Comme nous le voyons, nous sommes invités à naître à une nouvelle façon de voir les choses, une nouvelle manière d’agir. C’est une nouvelle naissance initiée par le sacrement du baptême mais qui doit se produire concrètement en nous.
Demandons à Marie, la parfaite disciple de Jésus, de nous aider à mener à terme cette nouvelle naissance.

Amen !


Références des lectures du jour :

  • Livre d’Isaïe 55,10-11.
  • Psaume 65(64),10abcd.10e-11.12-13.12b.14.
  • Lettre de saint Paul Apôtre aux Romains 8,18-23.
  • Évangile de Jésus Christ selon saint Matthieu 13,1-23 :

Ce jour-là, Jésus était sorti de la maison, et il était assis au bord du lac.
Une foule immense se rassembla auprès de lui, si bien qu’il monta dans une barque où il s’assit ; toute la foule se tenait sur le rivage.
Il leur dit beaucoup de choses en paraboles :
— « Voici que le semeur est sorti pour semer.
Comme il semait, des grains sont tombés au bord du chemin, et les oiseaux sont venus tout manger.
D’autres sont tombés sur le sol pierreux, où ils n’avaient pas beaucoup de terre ; ils ont levé aussitôt parce que la terre était peu profonde.
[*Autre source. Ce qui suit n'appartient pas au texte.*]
### src/tcip_cfg.svh
`ifndef TCIP_CFG_SVH
`define TCIP_CFG_SVH

// Bus widths
`define TCIP_DATA_W        32
`define TCIP_ADDR_W        32
`define TCIP_LOCAL_ADDR_W  16

// Core timer window on addr[31:8]
`define TCIP_CORETIM_BASE  24'hE000E0
// Hole inside the timer window, matched on addr[31:4]
`define TCIP_CORETIM_EXCL  28'hE000E00

// Interrupt controller window on addr[31:12]
`define TCIP_VIC_BASE      20'hE000E
// Holes in the VIC window, matched on addr[31:8]
`define TCIP_VIC_EXCL1     24'hE000E0
`define TCIP_VIC_EXCL2     24'hE000ED
`define TCIP_VIC_EXCL3     24'hE000EE
`define TCIP_VIC_EXCL4     24'hE000EF

// Debug image window on addr[31:12]
`define TCIP_HAD_IMG_BASE  20'hE0011

`endif

### src/tcip_pkg.sv
`include "tcip_cfg.svh"

package tcip_pkg;

  // Request content from the data bus master
  typedef struct packed {
    logic [`TCIP_ADDR_W-1:0] addr;
    logic [1:0]              size;
    logic                    write;
    logic [`TCIP_DATA_W-1:0] wdata;
  } dbus_req_t;

  // Response from a single peripheral
  typedef struct packed {
    logic                    cmplt;
    logic [`TCIP_DATA_W-1:0] rdata;
  } periph_rsp_t;

  // Outstanding target of the bridge
  // TGT_IDLE also covers the dummy access, which never holds a select
  typedef enum logic [1:0] {
    TGT_IDLE    = 2'd0,
    TGT_CORETIM = 2'd1,
    TGT_VIC     = 2'd2,
    TGT_HAD_IMG = 2'd3
  } tcip_target_e;

endpackage

### src/tcip_priv_check.sv
module tcip_priv_check (
  input  logic sel_cpuclk,
  input  logic cpurst_b,
  input  logic req,
  input  logic busy,
  input  logic acc_deny,
  input  logic chk_fail,
  input  logic supv_mode,
  input  logic dbgon,
  output logic grnt,
  output logic take,
  output logic route,
  output logic acc_err
);

  logic priv;

  // Grant whenever no peripheral is still working
  assign grnt = req && !busy;

  // Denied or failed requests are handled by the master
  assign take = grnt && !acc_deny && !chk_fail;

  // Debug mode overrides user mode
  assign priv = supv_mode || dbgon;

  assign route = take && priv;

  // One cycle error pulse after an unprivileged take
  always_ff @(posedge sel_cpuclk or negedge cpurst_b)
  begin
    if (!cpurst_b)
      acc_err <= 1'b0;
    else if (take)
      acc_err <= !priv;
    else if (acc_err)
      acc_err <= 1'b0;
  end

  // The master does not reissue in the error completion cycle
  a_acc_err_pulse: assert property (@(posedge sel_cpuclk) disable iff (!cpurst_b)
    acc_err |=> !acc_err)
    else $error("acc_err held for more than one cycle");

endmodule

### src/tcip_addr_route.sv
`include "tcip_cfg.svh"

module tcip_addr_route (
  input  logic                          sel_cpuclk,
  input  logic                          cpurst_b,
  input  logic                          route,
  input  tcip_pkg::dbus_req_t           dbus,
  input  logic                          coretim_cmplt,
  input  logic                          vic_cmplt,
  input  logic                          had_img_cmplt,
  output logic                          coretim_sel,
  output logic                          vic_sel,
  output logic                          had_img_sel,
  output logic [1:0]                    vic_size,
  output logic [`TCIP_LOCAL_ADDR_W-1:0] local_addr,
  output logic                          write,
  output logic                          busy,
  output logic                          dummy_cmplt
);

  logic                   coretim_hit;
  logic                   vic_hit;
  logic                   had_img_hit;
  logic                   cur_cmplt;
  tcip_pkg::tcip_target_e dec_tgt;
  tcip_pkg::tcip_target_e cur_tgt;

  // Window decode
  assign coretim_hit = (dbus.addr[31:8] == `TCIP_CORETIM_BASE)
                    && (dbus.addr[31:4] != `TCIP_CORETIM_EXCL);

  assign vic_hit = (dbus.addr[31:12] == `TCIP_VIC_BASE)
                && (dbus.addr[31:8] != `TCIP_VIC_EXCL1)
                && (dbus.addr[31:8] != `TCIP_VIC_EXCL2)
                && (dbus.addr[31:8] != `TCIP_VIC_EXCL3)
                && (dbus.addr[31:8] != `TCIP_VIC_EXCL4);

  assign had_img_hit = (dbus.addr[31:12] == `TCIP_HAD_IMG_BASE);

  // Windows are disjoint so order does not matter
  always_comb
  begin
    if (coretim_hit)
      dec_tgt = tcip_pkg::TGT_CORETIM;
    else if (vic_hit)
      dec_tgt = tcip_pkg::TGT_VIC;
    else if (had_img_hit)
      dec_tgt = tcip_pkg::TGT_HAD_IMG;
    else
      dec_tgt = tcip_pkg::TGT_IDLE;
  end

  // Completion of the peripheral that owns the bus
  always_comb
  begin
    case (cur_tgt)
      tcip_pkg::TGT_CORETIM: cur_cmplt = coretim_cmplt;
      tcip_pkg::TGT_VIC:     cur_cmplt = vic_cmplt;
      tcip_pkg::TGT_HAD_IMG: cur_cmplt = had_img_cmplt;
      default:               cur_cmplt = 1'b0;
    endcase
  end

  // Route may land in the cmplt cycle and take priority
  always_ff @(posedge sel_cpuclk or negedge cpurst_b)
  begin
    if (!cpurst_b)
      cur_tgt <= tcip_pkg::TGT_IDLE;
    else if (route)
      cur_tgt <= dec_tgt;
    else if (cur_cmplt)
      cur_tgt <= tcip_pkg::TGT_IDLE;
  end

  assign coretim_sel = (cur_tgt == tcip_pkg::TGT_CORETIM);
  assign vic_sel     = (cur_tgt == tcip_pkg::TGT_VIC);
  assign had_img_sel = (cur_tgt == tcip_pkg::TGT_HAD_IMG);

  assign busy = (cur_tgt != tcip_pkg::TGT_IDLE) && !cur_cmplt;

  // Unmapped address completes on its own
  always_ff @(posedge sel_cpuclk or negedge cpurst_b)
  begin
    if (!cpurst_b)
      dummy_cmplt <= 1'b0;
    else
      dummy_cmplt <= route && (dec_tgt == tcip_pkg::TGT_IDLE);
  end

  // Direction also qualifies data_vld
  always_ff @(posedge sel_cpuclk or negedge cpurst_b)
  begin
    if (!cpurst_b)
      write <= 1'b0;
    else if (route)
      write <= dbus.write;
  end

  always_ff @(posedge sel_cpuclk)
  begin
    if (route)
    begin
      vic_size   <= dbus.size;
      local_addr <= dbus.addr[`TCIP_LOCAL_ADDR_W-1:0];
    end
  end

  // Grant in the checker must keep new requests away while busy
  a_route_idle: assert property (@(posedge sel_cpuclk) disable iff (!cpurst_b)
    route |-> !busy)
    else $error("route taken while a peripheral is busy");

  // A peripheral answers only while it is selected
  a_cmplt_selected: assert property (@(posedge sel_cpuclk) disable iff (!cpurst_b)
    ({coretim_cmplt, vic_cmplt, had_img_cmplt}
     & ~{coretim_sel, vic_sel, had_img_sel}) == 3'b000)
    else $error("peripheral completion without its select");

endmodule

### src/tcip_resp_merge.sv
`include "tcip_cfg.svh"

module tcip_resp_merge (
  input  logic                     be_v2,
  input  logic                     acc_err_in,
  input  logic                     dummy_cmplt,
  input  logic                     write,
  input  tcip_pkg::periph_rsp_t    coretim_rsp,
  input  tcip_pkg::periph_rsp_t    vic_rsp,
  input  tcip_pkg::periph_rsp_t    had_img_rsp,
  input  logic [`TCIP_DATA_W-1:0]  wdata_in,
  output logic                     trans_cmplt,
  output logic                     data_vld,
  output logic                     acc_err,
  output logic [`TCIP_DATA_W-1:0]  rdata,
  output logic [`TCIP_DATA_W-1:0]  wdata_out
);

  logic                    periph_cmplt;
  logic [`TCIP_DATA_W-1:0] rd_mux;

  // Byte order reversal for big endian mode
  function automatic logic [`TCIP_DATA_W-1:0] byte_rev(input logic [`TCIP_DATA_W-1:0] d);
    logic [`TCIP_DATA_W-1:0] r;
    for (int i = 0; i < `TCIP_DATA_W / 8; i++)
      r[8*i +: 8] = d[`TCIP_DATA_W-8-8*i +: 8];
    return r;
  endfunction

  assign periph_cmplt = coretim_rsp.cmplt || vic_rsp.cmplt || had_img_rsp.cmplt;

  assign trans_cmplt = periph_cmplt || dummy_cmplt || acc_err_in;

  // Errors never carry data
  assign data_vld = (periph_cmplt || dummy_cmplt) && !write;

  assign acc_err = acc_err_in;

  // AND-OR select, dummy access reads back zero
  assign rd_mux = ({`TCIP_DATA_W{coretim_rsp.cmplt}} & coretim_rsp.rdata)
                | ({`TCIP_DATA_W{vic_rsp.cmplt}}     & vic_rsp.rdata)
                | ({`TCIP_DATA_W{had_img_rsp.cmplt}} & had_img_rsp.rdata);

  assign rdata     = be_v2 ? byte_rev(rd_mux) : rd_mux;
  assign wdata_out = be_v2 ? byte_rev(wdata_in) : wdata_in;

  // Only the selected peripheral may answer
  always_comb
  begin
    a_cmplt_onehot: assert final ($onehot0({coretim_rsp.cmplt, vic_rsp.cmplt,
                                            had_img_rsp.cmplt}))
      else $error("two peripheral completions in one cycle");
  end

endmodule

### src/tcip_bus_if.sv
`include "tcip_cfg.svh"

module tcip_bus_if (
  input  logic                          sel_cpuclk,
  input  logic                          cpurst_b,
  input  logic                          req,
  input  tcip_pkg::dbus_req_t           dbus,
  input  logic                          supv_mode,
  input  logic                          dbgon,
  input  logic                          acc_deny,
  input  logic                          chk_fail,
  input  logic                          be_v2,
  input  tcip_pkg::periph_rsp_t         coretim_rsp,
  input  tcip_pkg::periph_rsp_t         vic_rsp,
  input  tcip_pkg::periph_rsp_t         had_img_rsp,
  output logic                          grnt,
  output logic                          trans_cmplt,
  output logic                          data_vld,
  output logic                          acc_err,
  output logic [`TCIP_DATA_W-1:0]       rdata,
  output logic                          coretim_sel,
  output logic                          vic_sel,
  output logic                          had_img_sel,
  output logic [1:0]                    vic_size,
  output logic [`TCIP_LOCAL_ADDR_W-1:0] local_addr,
  output logic                          write,
  output logic [`TCIP_DATA_W-1:0]       wdata
);

  logic busy;
  logic route;
  logic priv_err;
  logic dummy_cmplt;

  tcip_priv_check u_priv_check (
    .sel_cpuclk (sel_cpuclk),
    .cpurst_b   (cpurst_b),
    .req        (req),
    .busy       (busy),
    .acc_deny   (acc_deny),
    .chk_fail   (chk_fail),
    .supv_mode  (supv_mode),
    .dbgon      (dbgon),
    .grnt       (grnt),
    .take       (),
    .route      (route),
    .acc_err    (priv_err)
  );

  tcip_addr_route u_addr_route (
    .sel_cpuclk    (sel_cpuclk),
    .cpurst_b      (cpurst_b),
    .route         (route),
    .dbus          (dbus),
    .coretim_cmplt (coretim_rsp.cmplt),
    .vic_cmplt     (vic_rsp.cmplt),
    .had_img_cmplt (had_img_rsp.cmplt),
    .coretim_sel   (coretim_sel),
    .vic_sel       (vic_sel),
    .had_img_sel   (had_img_sel),
    .vic_size      (vic_size),
    .local_addr    (local_addr),
    .write         (write),
    .busy          (busy),
    .dummy_cmplt   (dummy_cmplt)
  );

  // Write data goes out straight from the request
  tcip_resp_merge u_resp_merge (
    .be_v2       (be_v2),
    .acc_err_in  (priv_err),
    .dummy_cmplt (dummy_cmplt),
    .write       (write),
    .coretim_rsp (coretim_rsp),
    .vic_rsp     (vic_rsp),
    .had_img_rsp (had_img_rsp),
    .wdata_in    (dbus.wdata),
    .trans_cmplt (trans_cmplt),
    .data_vld    (data_vld),
    .acc_err     (acc_err),
    .rdata       (rdata),
    .wdata_out   (wdata)
  );

endmodule

### config.mk
export PLATFORM = sky130hd
export DESIGN_NAME = tcip_bus_if
export DESIGN_NICKNAME = d
export VERILOG_FILES = /design/src/tcip_pkg.sv /design/src/tcip_priv_check.sv /design/src/tcip_addr_route.sv /design/src/tcip_resp_merge.sv /design/src/tcip_bus_if.sv
export VERILOG_INCLUDE_DIRS = /design/src
export SDC_FILE = /design/constraint.sdc
export NUM_CORES = 1
export LEC_CHECK = 0
export ABC_AREA = 1
export BUFFER_PORTS_ARGS = -buffer_cell sky130_fd_sc_hd__buf_2
export CAP_MARGIN = 5
export CORE_AREA = 2 2 101 103
export DETAILED_ROUTE_END_ITERATION = 6
export DIE_AREA = 0 0 103 105
export SETUP_SLACK_MARGIN = 0.2
export SKIP_LAST_GASP = 1
export SLEW_MARGIN = 20
export SYNTH_ARGS = -nofsm -noshare
export SYNTH_HDL_FRONTEND = slang
export SYNTH_SLANG_ARGS = --single-unit
### constraint.sdc
create_clock -name sel_cpuclk -period 1.7 [get_ports sel_cpuclk]
set_clock_uncertainty 0.15 [all_clocks]
set_input_delay 0.17 -clock sel_cpuclk [delete_from_list [all_inputs] [get_ports sel_cpuclk]]
set_output_delay 0.17 -clock sel_cpuclk [all_outputs]
set_load 0.02 [all_outputs]
# Yosys cells after proc, flatten, opt, wreduce, memory -nomap -nowiden
# Cells that the tools add are included.
# W data, S select, Z words.
# classes
n_eq_ne,11
n_mux,9
bitwise_logic,5
reduce_logical,26
# ops
op,n
$and A32 B32 Y32,3
$ne A24 B24 Y1 const B,4
$mux W32,2
$or A32 B32 Y32,2
$eq A20 B20 Y1 const B,2
$ne A28 B28 Y1 const B,1
$eq A24 B24 Y1 const B,1
$logic_and A1 B1 Y1,12
$mux W2,5
$logic_not A1 Y1,6
$logic_or A1 B1 Y1,5
$eq A2 B2 Y1 const B,2
$reduce_bool A2 Y1,2
$pmux W1 S3,1
$eq A2 B1 Y1 const B,1
$logic_not A2 Y1,1
$mux W1,1
# totals
ff_bits,23
in_bits,174
output_inout_bits,90
word_cells,57

# Logic depth before layout (Yosys ltp)
# Gate-level depths: netlist of run 1.
# depth
ltp_word,10
depth_mapped,9
depth_no_buf,9

# Hierarchy
# Synthesis of run 1 repeated with hierarchy kept, for this count alone.
# hier_totals
hier_cells,433
area_unflattened_um2,2680.1
# modules_own_cells
mod,instances,cells_each,area_per_inst_um2,seq_area_each_um2
tcip_resp_merge,1,337,1684.1,0.0
tcip_addr_route,1,86,932.1,640.6
tcip_priv_check,1,10,63.8,25.0

# Worst setup path after synthesis of run 1
# OpenSTA, ideal clock, no wires.
# synth_timing
kind,flip-flop to flip-flop
from,reg u_addr_route.cur_tgt[0]
to,"reg u_addr_route.local_addr[0], enable pin"
setup_time_ps,337
t_arrival_ps,1061
t_required_ps,1213
path_slack_ps,152
stages_incl_launch_ff,6
n_path_buf,0
period_less_slack_ps,1548
path_cell_list,dfrtp_1 -> inv_1 -> nand2_1 -> nand4_2 -> nand4_4 -> inv_2
# synth_via
elab_chain_cells,9
word_cells_on_any_way,12
classes_between,eq/ne (3); mux (1); reduce/logical (8)
# synth_rtl
item,line_no,text
start: declaration,tcip_addr_route.sv:26,tcip_pkg::tcip_target_e cur_tgt;
start signal: assignment,tcip_addr_route.sv:68,cur_tgt <= tcip_pkg::TGT_IDLE;
start signal: assignment,tcip_addr_route.sv:70,cur_tgt <= dec_tgt;
start signal: assignment,tcip_addr_route.sv:72,cur_tgt <= tcip_pkg::TGT_IDLE;
$eq A2 B2 Y1 or $eq A2 B1 Y1 (tied branches),tcip_addr_route.sv:56,case (cur_tgt)
$pmux W1 S3,tcip_addr_route.sv:56,
$logic_not A1 Y1,tcip_addr_route.sv:79,assign busy = (cur_tgt != tcip_pkg::TGT_IDLE) && !cur_cmplt;
$logic_and A1 B1 Y1 *,tcip_addr_route.sv:79,
$logic_not A1 Y1 *,tcip_priv_check.sv:19,assign grnt = req && !busy;
$logic_and A1 B1 Y1 *,tcip_priv_check.sv:19,
$logic_and A1 B1 Y1 * (2 in series),tcip_priv_check.sv:22,assign take = grnt && !acc_deny && !chk_fail;
$logic_and A1 B1 Y1 *,tcip_priv_check.sv:27,assign route = take && priv;
via route,tcip_bus_if.sv:31,logic route;
end signal: assignment,tcip_addr_route.sv:104,local_addr <= dbus.addr[`TCIP_LOCAL_ADDR_W-1:0];
end: declaration,tcip_addr_route.sv:15,"output logic [`TCIP_LOCAL_ADDR_W-1:0] local_addr,"
# The timed path passes the listed nets; every way through them passes the cells marked *.
# A chain may end at the register's enable or synchronous reset.

# Final worst setup path of run 1
# layout_timing
from,reg u_addr_route.cur_tgt[0]
to,out grnt
# layout_via
elab_chain_cells,6
word_cells_on_any_way,9
classes_between,eq/ne (3); mux (1); reduce/logical (5)
# layout_rtl
item,line_no,text
$eq A2 B2 Y1 or $eq A2 B1 Y1 (tied branches),tcip_addr_route.sv:56,
$pmux W1 S3,tcip_addr_route.sv:56,
$logic_not A1 Y1,tcip_addr_route.sv:79,
$logic_and A1 B1 Y1 *,tcip_addr_route.sv:79,
$logic_not A1 Y1 *,tcip_priv_check.sv:19,
$logic_and A1 B1 Y1 *,tcip_priv_check.sv:19,
end: declaration,tcip_bus_if.sv:16,"output logic grnt,"
# Every way passes the cells marked *; elsewhere a longest branch is shown, timed or not.

==> results of run 1 <==
[path summary, 6_finish.rpt]
path	slack, ns	end	startpoint
min	0.04	u_priv_check.acc_err	req
max	0.13	grnt	u_addr_route.cur_tgt[0]
min in group asynchronous	0.09	u_priv_check.acc_err	cpurst_b
max in group asynchronous	1.15	u_addr_route.cur_tgt[0]	cpurst_b
max reg2reg	0.18	u_addr_route.local_addr[10]	u_addr_route.cur_tgt[0]
min reg2reg	0.36	u_addr_route.write	u_addr_route.write
[repair_timing]
item,4_1_cts,5_1_grt
endpoints found under the setup margin,23,48
buffers inserted,4,3
hold buffers,22,0
pin swaps,3,5
endpoints found under the hold margin,25,0
cloned,0,3
gates resized for setup,17,36
[registers in the layout, indices dropped and copies added (netlist names)]
signal,cells
u_addr_route.write,1
u_addr_route.vic_size,2
u_priv_check.acc_err,1
u_addr_route.dummy_cmplt,1
u_addr_route.local_addr,16
u_addr_route.cur_tgt,2
[cells in the mapped netlist (2+ instances only)]
cell type	number	area (µm²)
inv_1	44	165
o21ai_0	35	175
nor4_1	2	12.5
nand2_1	150	563
dfrtp_1	5	125
nor2_1	55	206
nand3_1	7	35.0
buf_4	3	22.5
edfxtp_1	18	541
buf_2	13	65.1
clkbuf_1	9	33.8
a21oi_1	64	320
[power by group through the flow]
stage,combinational (mW),clock (mW),sequential (mW)
final,1.09,0.353,0.641
after global routing,1.20,0.384,0.644
after CTS,1.06,0.349,0.641
after detailed placement,1.01,0,0.653
after global placement,1.00,0,0.654
after floorplan,0.518,0,0.684
[cell families (layout without fill, tap and decap cells)]
group                  Yosys count  in the layout  synth area share
AOI/OAI and AO/OA               99             99             0.212
DFF                             23             23             0.285
buffers and inverters           71            352             0.126
and+or+nand+nor                220            220             0.377
[final cells by class]
class / instances / area, µm²
fillers: 1013 / 5270
inverters: 45 / 184
clock buffers: 3 / 41.3
flip-flops and latches: 23 / 667
multi-input cells: 319 / 1500
repair inverters: 3 / 38.8
well taps: 133 / 166
clock inverters: 1 / 7.51
repair buffers: 300 / 1760
[tightest hold or removal path: stages]
cell and delay (ns):
buf_2 0.13, nand2_2 0.08, nor4_1 0.05
[metrics by stage]
| stage | hold WS [ns] | power [mW] | std cells |
|---|---|---|---|
| final | 0.0391 | 2.09 | 827 |
| after global routing | 0.0520 | 2.22 | 827 |
| after CTS | 0.0310 | 2.05 | 821 |
| after detailed placement | -0.145 | 1.67 | 791 |
| after global placement | -0.143 | 1.66 | 791 |
| after floorplan | -0.276 | 1.20 | 413 |
[per-layer routing]
| metal | track usage | up-vias | part of all wire | wire length, µm |
|---|---|---|---|---|
| met5 | 0 | - | 0 | 0 |
| met2 | 0.344 | 154 | 0.52 | 5670 |
| met1 | 0.189 | 1605 | 0.38 | 4090 |
| met4 | 0.0273 | 0 | 0.011 | 123 |
| met3 | 0.0294 | 10 | 0.088 | 952 |
| li1 | - | 1877 | - | - |
==> run summary, run 1 <==
run status: complete, no violations
worst endpoint data arrival time: 1.25 ns
Clk pwr share: 0.169
most common cell after layout, fill and taps aside: buf_2
top_reg_cell synth: edfxtp_1
antenna cells: 0
Sw Ratio: 0.401
Crit-path slowest cell: dfrtp_2
Pins Over Slew Limit: 0
Clock Sinks: 23
Synthesized Nets: 587
largest net degree at the start of global routing: 52
Worst setup SP type: flip-flop
Worst-path clk slew: 0.08 ns
Critical path buffers and inverters: 3
Post-synth EDFFs: 18
total number of vias: 3,646
Worst path top cell family by delay: flip-flops
sequential element share of the synthesized area: 0.285
CP Max Fanout: 5
clock latency on the worst-skew pair: 0.27 ns
most frequent cells in the layout: buf_2 (258), nand2_1 (146), a21oi_1 (54), nor2_1 (48), inv_1 (40)
Cell Int Power: 1.25 mW
crit-path max cell delay: 0.47 ns
Detailed Route Iter0 Violations: 111
share of cells above drive strength 1: 0.458
TritonCTS Buffers: 3
CTS tree: built
max_slew headroom: 0.786
Worst-Margin Slew: 0.319 ns
core box area: 9640 µm²
num rows: 36
FMAX: 0.637 GHz
critical path type: flip-flop to primary output
warning count from the yosys run: 0
Die Y-Extent: 105 µm
Initial Util: 0.242
WP depth: 6
CP cell instances: inv_4, nand2_4, nand4_4, nand2_2, inv_2, buf_6
Nets: 869
HPWL Detailed: 8480 µm
R2R depth: 6
Static Leakage: 2.41 nW
Critical Path RT: 1.38 ns
Tcrit/Tclk final: 0.924
Root Buffer: clkbuf_8
final hold violations: 0
Post-Syn Area per Cell: 5.65 µm²
CTS Buffer Depth: 2
total routed wirelength: 10,800 µm
asr flop ratio synth: 0.217
Tot GR Track Use: 0.173
Synth cell types: 20
Pwr Density: 478 nW/µm²
register share of total power: 0.307
Comb pwr share: 0.524
io pins: 264
Setup violations, final: 0
antenna viol nets, final: 0
first-pass GRT wire length: 15,000 µm
hold depth: 3
Post-Syn Area: 2330 µm²
final setup margin: 0.130 ns
Congestion Overflow GR: 0
GP Congestion: 0.861
unrepaired setup endpoints after global routing: true
die area: 10,800 µm²
Pre-antenna DRT Iters: 4
number of vias per cell: 4.41
Net Sw Power: 0.838 mW
DRC violations left: 0
routed wire length per instance: 13.1 µm
Die Width: 103 µm
CP endpoint kind: primary output
Max IR drop VDD: 628 µV
post-route cell area: 4370 µm²
Hold Crit Class: input port to flip-flop
initial antenna violation count: 0
minimum clock period: 1.57 ns
#FFs+latches synth: 23
cells after synthesis: 413
pre-CTS WS: 0.0582 ns
max cap viols: 0
Post-DP Area: 3830 µm²
I/O Buffers: 263
Area Overhead vs Synth: 87.0%
Post-Route Setup TNS: 0 ns
vias in the first global route: 3,200
# H-tree levels: 1
utilization after layout: 0.453
Note: power is estimated with default switching activity, not from simulation.
==> run 2, diff against run 1 <==
--- a/config.mk
+++ b/config.mk
@@ -12,7 +12,6 @@
 export CORE_AREA = 2 2 101 103
 export DETAILED_ROUTE_END_ITERATION = 6
 export DIE_AREA = 0 0 103 105
-export SETUP_SLACK_MARGIN = 0.2
 export SKIP_LAST_GASP = 1
 export SLEW_MARGIN = 20
 export SYNTH_ARGS = -nofsm -noshare
==> run 2 against run 1 <==
Register-to-register slack worse by 0.03 ns. Core utilization shrank 2.1 points. Non-clock buffer count up 3. Wire length decreased by 1.0%. Critical path type unchanged. Critical endpoint unchanged.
Le soleil s’étant levé, ils ont brûlé et, faute de racines, ils ont séché.
D’autres grains sont tombés dans les ronces ; les ronces ont poussé et les ont étouffés.
D’autres sont tombés sur la bonne terre, et ils ont donné du fruit à raison de cent, ou soixante, ou trente pour un.
Celui qui a des oreilles, qu’il entende ! »

Les disciples s’approchèrent de Jésus et lui dirent :
— « Pourquoi leur parles-tu en paraboles ? »
Il leur répondit :
— « À vous il est donné de connaître les mystères du Royaume des cieux, mais à eux ce n’est pas donné.
Celui qui a recevra encore, et il sera dans l’abondance ; mais celui qui n’a rien se fera enlever même ce qu’il a.
Si je leur parle en paraboles, c’est parce qu’ils regardent sans regarder, qu’ils écoutent sans écouter et sans comprendre.
Ainsi s’accomplit pour eux la prophétie d’Isaïe : ’Vous aurez beau écouter, vous ne comprendrez pas. Vous aurez beau regarder, vous ne verrez pas’. Le cœur de ce peuple s’est alourdi : ils sont devenus durs d’oreille, ils se sont bouché les yeux, pour que leurs yeux ne voient pas, que leurs oreilles n’entendent pas, que leur cœur ne comprenne pas, et qu’ils ne se convertissent pas. Sinon, je les aurais guéris !
Mais vous, heureux vos yeux parce qu’ils voient, et vos oreilles parce qu’elles entendent !
Amen, je vous le dis : beaucoup de prophètes et de justes ont désiré voir ce que vous voyez, et ne l’ont pas vu, entendre ce que vous entendez, et ne l’ont pas entendu.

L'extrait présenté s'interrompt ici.